SUPPLIED DATA:
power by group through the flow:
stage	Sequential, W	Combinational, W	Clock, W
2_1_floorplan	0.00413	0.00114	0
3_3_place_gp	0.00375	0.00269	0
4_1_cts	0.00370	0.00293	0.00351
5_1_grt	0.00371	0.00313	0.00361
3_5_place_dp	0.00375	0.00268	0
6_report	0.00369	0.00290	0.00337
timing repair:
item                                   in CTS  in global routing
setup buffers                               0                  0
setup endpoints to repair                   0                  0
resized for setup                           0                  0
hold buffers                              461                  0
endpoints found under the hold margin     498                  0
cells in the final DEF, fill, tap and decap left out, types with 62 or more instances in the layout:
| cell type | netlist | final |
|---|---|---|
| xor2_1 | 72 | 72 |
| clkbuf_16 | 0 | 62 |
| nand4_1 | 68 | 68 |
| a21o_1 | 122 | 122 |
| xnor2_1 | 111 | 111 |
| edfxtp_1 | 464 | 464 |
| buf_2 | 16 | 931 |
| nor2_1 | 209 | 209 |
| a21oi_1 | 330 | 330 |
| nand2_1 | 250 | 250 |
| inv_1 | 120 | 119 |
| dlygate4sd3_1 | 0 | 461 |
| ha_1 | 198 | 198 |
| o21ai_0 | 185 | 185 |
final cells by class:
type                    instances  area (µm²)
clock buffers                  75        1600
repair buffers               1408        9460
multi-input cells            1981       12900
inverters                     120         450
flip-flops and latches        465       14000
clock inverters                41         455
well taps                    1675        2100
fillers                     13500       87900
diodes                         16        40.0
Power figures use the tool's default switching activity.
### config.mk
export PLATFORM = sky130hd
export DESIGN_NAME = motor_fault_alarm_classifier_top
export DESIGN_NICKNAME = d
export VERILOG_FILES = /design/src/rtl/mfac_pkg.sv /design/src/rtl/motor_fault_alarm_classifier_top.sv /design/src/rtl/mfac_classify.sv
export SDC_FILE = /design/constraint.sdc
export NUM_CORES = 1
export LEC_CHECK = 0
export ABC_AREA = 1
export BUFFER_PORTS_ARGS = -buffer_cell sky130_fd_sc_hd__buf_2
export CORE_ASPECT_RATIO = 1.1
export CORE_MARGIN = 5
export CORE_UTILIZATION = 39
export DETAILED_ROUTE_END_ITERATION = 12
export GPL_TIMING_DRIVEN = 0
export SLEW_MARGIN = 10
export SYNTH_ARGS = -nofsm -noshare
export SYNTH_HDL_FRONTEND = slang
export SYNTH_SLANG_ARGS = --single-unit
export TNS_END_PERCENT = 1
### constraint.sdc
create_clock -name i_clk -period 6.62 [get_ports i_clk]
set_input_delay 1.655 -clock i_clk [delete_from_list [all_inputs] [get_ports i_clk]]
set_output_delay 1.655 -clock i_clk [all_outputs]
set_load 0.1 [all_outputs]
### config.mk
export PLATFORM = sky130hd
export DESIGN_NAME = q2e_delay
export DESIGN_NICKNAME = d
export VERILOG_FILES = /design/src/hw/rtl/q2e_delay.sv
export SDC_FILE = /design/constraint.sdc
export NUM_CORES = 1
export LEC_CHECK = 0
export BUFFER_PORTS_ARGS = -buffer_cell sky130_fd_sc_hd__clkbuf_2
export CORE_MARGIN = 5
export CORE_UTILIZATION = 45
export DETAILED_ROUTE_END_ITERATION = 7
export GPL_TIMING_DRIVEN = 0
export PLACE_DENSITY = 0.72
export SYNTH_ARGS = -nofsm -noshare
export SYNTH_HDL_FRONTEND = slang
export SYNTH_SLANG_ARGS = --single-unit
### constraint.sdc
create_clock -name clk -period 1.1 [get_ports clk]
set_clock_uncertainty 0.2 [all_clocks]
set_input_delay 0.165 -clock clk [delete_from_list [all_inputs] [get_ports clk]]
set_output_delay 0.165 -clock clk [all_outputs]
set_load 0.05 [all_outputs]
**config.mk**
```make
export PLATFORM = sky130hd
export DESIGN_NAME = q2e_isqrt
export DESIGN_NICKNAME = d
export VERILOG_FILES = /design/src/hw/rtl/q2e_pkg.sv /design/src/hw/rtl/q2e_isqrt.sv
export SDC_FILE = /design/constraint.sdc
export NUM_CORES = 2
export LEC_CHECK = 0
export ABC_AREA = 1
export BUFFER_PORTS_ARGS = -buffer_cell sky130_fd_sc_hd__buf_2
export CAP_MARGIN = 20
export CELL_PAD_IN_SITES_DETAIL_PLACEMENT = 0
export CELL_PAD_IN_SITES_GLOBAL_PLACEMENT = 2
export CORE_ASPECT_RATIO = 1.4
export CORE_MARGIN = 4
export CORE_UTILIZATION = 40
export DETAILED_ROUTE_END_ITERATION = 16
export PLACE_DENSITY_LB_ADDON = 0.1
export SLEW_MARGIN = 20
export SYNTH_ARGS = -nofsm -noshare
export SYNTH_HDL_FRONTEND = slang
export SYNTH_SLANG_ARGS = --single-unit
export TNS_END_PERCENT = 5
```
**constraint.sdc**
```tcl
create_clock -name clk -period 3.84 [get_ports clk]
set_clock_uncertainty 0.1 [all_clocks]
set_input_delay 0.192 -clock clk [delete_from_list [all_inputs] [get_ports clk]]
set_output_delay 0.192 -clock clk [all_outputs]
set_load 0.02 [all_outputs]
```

==

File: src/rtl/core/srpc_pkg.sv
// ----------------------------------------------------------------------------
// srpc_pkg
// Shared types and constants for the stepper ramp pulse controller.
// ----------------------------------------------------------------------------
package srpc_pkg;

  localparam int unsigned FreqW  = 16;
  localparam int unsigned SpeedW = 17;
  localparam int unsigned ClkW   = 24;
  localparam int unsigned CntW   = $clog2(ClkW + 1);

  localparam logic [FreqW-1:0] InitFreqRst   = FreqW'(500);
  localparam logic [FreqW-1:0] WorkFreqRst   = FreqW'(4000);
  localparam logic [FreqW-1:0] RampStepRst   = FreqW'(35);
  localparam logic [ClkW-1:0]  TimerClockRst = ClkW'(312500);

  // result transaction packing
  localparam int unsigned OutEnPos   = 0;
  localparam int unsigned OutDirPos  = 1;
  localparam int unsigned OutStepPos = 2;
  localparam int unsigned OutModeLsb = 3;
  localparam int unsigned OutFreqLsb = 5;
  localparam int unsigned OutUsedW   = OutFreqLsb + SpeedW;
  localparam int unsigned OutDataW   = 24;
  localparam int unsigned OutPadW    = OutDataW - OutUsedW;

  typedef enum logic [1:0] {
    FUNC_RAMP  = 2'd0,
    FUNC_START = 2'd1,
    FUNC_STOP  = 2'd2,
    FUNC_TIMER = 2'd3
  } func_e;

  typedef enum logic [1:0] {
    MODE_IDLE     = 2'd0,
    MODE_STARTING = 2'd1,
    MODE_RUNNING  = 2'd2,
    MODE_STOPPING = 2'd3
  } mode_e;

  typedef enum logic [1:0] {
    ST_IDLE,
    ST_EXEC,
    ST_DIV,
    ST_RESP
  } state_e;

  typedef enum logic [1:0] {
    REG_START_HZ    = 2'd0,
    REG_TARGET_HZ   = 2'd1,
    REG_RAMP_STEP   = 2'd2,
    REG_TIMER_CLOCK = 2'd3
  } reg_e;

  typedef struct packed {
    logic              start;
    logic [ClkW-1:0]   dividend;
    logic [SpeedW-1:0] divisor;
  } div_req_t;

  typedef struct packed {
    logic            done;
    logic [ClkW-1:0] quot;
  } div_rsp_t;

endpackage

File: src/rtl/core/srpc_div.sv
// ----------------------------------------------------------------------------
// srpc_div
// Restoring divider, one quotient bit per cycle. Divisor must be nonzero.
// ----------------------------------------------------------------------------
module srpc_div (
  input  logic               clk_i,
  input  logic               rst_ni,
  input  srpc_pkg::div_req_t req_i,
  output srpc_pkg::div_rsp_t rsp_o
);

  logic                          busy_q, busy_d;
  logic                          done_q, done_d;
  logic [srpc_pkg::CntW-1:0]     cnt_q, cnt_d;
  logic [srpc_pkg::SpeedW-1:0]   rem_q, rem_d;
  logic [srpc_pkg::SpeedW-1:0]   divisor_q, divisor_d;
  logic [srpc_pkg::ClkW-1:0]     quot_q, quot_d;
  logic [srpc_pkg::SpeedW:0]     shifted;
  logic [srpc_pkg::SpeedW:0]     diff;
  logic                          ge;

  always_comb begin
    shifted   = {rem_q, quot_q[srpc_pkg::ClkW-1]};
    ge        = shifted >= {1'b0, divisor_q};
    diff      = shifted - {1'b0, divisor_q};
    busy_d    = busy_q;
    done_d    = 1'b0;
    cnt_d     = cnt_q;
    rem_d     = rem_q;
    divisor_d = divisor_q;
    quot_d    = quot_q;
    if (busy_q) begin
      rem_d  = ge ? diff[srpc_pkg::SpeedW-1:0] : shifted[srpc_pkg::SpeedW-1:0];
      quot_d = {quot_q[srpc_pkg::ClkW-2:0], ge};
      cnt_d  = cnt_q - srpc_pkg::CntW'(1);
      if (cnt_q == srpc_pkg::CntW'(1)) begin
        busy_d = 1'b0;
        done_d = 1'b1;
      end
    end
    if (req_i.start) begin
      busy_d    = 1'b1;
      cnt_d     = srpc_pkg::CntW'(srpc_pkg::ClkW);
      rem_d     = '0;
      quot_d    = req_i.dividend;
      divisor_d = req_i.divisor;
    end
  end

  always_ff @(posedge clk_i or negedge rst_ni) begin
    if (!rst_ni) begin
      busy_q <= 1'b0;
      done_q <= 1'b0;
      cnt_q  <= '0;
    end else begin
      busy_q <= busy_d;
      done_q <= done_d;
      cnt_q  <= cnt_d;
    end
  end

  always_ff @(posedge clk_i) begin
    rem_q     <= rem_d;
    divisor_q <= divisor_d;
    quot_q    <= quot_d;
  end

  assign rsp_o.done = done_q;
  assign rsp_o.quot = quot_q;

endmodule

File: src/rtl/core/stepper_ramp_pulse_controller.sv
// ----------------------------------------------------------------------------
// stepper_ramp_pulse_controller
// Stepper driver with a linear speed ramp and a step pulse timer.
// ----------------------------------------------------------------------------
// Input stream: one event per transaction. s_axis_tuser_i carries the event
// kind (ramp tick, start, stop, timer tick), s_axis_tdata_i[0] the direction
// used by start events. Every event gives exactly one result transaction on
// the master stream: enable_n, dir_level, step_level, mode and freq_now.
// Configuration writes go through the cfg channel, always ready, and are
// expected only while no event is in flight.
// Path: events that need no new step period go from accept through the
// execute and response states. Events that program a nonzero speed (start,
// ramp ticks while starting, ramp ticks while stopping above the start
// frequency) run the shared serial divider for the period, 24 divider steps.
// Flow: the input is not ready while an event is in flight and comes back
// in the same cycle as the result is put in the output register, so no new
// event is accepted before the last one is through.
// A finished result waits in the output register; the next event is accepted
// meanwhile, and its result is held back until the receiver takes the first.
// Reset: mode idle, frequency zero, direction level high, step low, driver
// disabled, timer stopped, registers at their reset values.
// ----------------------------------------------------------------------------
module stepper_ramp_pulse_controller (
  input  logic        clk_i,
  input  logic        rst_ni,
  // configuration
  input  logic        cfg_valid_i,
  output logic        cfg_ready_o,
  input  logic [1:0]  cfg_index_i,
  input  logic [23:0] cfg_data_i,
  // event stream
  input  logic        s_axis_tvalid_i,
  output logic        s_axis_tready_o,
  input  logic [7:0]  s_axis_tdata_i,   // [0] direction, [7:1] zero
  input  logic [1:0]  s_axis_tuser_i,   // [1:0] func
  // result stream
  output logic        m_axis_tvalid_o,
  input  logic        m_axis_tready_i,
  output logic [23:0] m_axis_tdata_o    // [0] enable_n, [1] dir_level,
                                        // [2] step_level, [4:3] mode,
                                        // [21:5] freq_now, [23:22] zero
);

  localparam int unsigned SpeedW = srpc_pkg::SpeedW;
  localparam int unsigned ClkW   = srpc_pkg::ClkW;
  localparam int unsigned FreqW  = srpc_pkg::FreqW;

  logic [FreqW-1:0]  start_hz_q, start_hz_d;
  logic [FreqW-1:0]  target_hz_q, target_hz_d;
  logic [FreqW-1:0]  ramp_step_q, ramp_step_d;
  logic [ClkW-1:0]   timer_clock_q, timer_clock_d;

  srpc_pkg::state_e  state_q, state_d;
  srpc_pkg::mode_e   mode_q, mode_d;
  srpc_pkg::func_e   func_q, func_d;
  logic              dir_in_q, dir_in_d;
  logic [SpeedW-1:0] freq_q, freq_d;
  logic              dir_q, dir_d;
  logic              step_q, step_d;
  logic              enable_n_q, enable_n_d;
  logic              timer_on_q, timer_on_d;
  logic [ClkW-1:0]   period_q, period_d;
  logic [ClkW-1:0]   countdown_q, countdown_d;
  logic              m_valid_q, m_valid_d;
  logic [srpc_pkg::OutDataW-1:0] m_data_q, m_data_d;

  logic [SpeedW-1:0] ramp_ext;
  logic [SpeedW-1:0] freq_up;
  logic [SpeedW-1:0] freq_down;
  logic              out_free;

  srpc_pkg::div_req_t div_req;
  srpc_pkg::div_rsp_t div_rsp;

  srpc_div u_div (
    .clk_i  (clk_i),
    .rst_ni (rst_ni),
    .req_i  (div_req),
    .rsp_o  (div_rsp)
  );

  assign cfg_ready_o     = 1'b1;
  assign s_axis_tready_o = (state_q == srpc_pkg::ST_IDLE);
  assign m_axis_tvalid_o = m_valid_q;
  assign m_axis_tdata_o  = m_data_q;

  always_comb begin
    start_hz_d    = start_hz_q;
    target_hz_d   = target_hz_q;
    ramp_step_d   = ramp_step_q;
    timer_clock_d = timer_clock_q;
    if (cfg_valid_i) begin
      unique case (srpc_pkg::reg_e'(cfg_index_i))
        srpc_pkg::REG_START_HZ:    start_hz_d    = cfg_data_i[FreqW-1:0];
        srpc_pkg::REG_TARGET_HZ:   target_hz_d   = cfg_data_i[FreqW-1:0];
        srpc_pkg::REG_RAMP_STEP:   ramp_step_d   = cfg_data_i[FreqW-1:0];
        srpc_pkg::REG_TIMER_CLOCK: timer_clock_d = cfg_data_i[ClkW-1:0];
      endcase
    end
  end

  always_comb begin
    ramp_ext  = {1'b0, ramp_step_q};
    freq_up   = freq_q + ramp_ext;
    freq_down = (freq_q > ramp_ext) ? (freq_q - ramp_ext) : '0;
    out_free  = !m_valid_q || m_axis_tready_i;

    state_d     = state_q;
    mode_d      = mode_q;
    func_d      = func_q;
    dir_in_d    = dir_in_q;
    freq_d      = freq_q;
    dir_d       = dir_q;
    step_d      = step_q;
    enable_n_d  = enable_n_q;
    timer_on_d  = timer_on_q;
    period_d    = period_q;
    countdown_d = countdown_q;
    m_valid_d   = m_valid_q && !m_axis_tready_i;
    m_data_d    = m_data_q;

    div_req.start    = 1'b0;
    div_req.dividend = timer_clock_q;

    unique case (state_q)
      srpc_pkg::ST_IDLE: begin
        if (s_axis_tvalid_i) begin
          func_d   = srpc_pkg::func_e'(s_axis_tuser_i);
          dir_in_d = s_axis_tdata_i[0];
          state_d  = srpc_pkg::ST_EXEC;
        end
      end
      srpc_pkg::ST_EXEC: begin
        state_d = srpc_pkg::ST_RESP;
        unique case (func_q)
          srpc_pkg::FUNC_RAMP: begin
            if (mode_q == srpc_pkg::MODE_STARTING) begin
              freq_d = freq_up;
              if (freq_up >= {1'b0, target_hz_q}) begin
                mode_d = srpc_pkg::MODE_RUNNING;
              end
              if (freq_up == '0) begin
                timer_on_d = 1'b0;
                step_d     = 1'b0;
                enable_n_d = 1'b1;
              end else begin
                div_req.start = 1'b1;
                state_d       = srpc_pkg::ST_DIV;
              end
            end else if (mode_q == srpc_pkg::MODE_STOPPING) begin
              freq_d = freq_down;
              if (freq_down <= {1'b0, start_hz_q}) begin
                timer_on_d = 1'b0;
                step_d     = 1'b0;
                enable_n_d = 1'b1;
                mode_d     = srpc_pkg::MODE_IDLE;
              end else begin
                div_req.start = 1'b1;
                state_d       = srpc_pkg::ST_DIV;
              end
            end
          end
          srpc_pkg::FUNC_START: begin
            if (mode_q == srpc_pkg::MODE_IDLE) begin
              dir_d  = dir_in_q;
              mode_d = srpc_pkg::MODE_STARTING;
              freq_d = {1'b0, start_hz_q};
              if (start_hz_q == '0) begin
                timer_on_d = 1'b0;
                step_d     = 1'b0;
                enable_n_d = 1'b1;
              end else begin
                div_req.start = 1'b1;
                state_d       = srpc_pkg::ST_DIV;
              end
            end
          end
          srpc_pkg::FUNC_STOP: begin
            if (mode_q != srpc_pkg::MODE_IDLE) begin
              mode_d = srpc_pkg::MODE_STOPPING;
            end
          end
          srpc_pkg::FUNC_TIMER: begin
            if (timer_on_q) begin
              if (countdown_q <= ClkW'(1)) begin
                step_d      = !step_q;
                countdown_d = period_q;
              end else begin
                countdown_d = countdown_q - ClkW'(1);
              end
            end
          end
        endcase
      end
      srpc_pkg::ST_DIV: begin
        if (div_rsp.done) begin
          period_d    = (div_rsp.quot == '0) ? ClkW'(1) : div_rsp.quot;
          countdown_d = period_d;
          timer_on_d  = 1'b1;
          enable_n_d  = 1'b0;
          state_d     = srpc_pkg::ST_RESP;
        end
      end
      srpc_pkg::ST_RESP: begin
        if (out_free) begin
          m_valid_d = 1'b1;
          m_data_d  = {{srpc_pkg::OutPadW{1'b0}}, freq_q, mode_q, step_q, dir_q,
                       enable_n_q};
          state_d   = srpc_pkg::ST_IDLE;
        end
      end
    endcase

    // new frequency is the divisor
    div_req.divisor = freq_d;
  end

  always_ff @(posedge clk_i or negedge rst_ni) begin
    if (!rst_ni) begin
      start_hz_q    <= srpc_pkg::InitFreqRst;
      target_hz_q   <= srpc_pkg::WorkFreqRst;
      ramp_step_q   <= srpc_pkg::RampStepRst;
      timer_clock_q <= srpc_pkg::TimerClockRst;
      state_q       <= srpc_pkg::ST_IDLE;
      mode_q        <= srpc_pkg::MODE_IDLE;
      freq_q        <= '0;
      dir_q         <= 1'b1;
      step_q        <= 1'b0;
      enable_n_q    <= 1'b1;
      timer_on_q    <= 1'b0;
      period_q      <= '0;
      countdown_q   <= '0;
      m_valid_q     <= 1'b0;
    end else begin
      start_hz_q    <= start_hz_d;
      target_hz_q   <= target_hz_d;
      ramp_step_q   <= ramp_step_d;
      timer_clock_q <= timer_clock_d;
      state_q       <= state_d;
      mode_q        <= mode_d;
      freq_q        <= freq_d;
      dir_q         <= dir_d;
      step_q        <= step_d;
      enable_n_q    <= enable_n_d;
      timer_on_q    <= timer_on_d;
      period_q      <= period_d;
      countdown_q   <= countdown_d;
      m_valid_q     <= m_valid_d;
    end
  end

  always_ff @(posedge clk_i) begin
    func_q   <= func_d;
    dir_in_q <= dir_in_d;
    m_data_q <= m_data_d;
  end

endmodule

TASK DESCRIPTION: Among the lines above, find the one with "power by group" and the one with "250 | 250 |". Quote both and everything between them, exactly.

RESPONSE:
power by group through the flow:
stage	Sequential, W	Combinational, W	Clock, W
2_1_floorplan	0.00413	0.00114	0
3_3_place_gp	0.00375	0.00269	0
4_1_cts	0.00370	0.00293	0.00351
5_1_grt	0.00371	0.00313	0.00361
3_5_place_dp	0.00375	0.00268	0
6_report	0.00369	0.00290	0.00337
timing repair:
item                                   in CTS  in global routing
setup buffers                               0                  0
setup endpoints to repair                   0                  0
resized for setup                           0                  0
hold buffers                              461                  0
endpoints found under the hold margin     498                  0
cells in the final DEF, fill, tap and decap left out, types with 62 or more instances in the layout:
| cell type | netlist | final |
|---|---|---|
| xor2_1 | 72 | 72 |
| clkbuf_16 | 0 | 62 |
| nand4_1 | 68 | 68 |
| a21o_1 | 122 | 122 |
| xnor2_1 | 111 | 111 |
| edfxtp_1 | 464 | 464 |
| buf_2 | 16 | 931 |
| nor2_1 | 209 | 209 |
| a21oi_1 | 330 | 330 |
| nand2_1 | 250 | 250 |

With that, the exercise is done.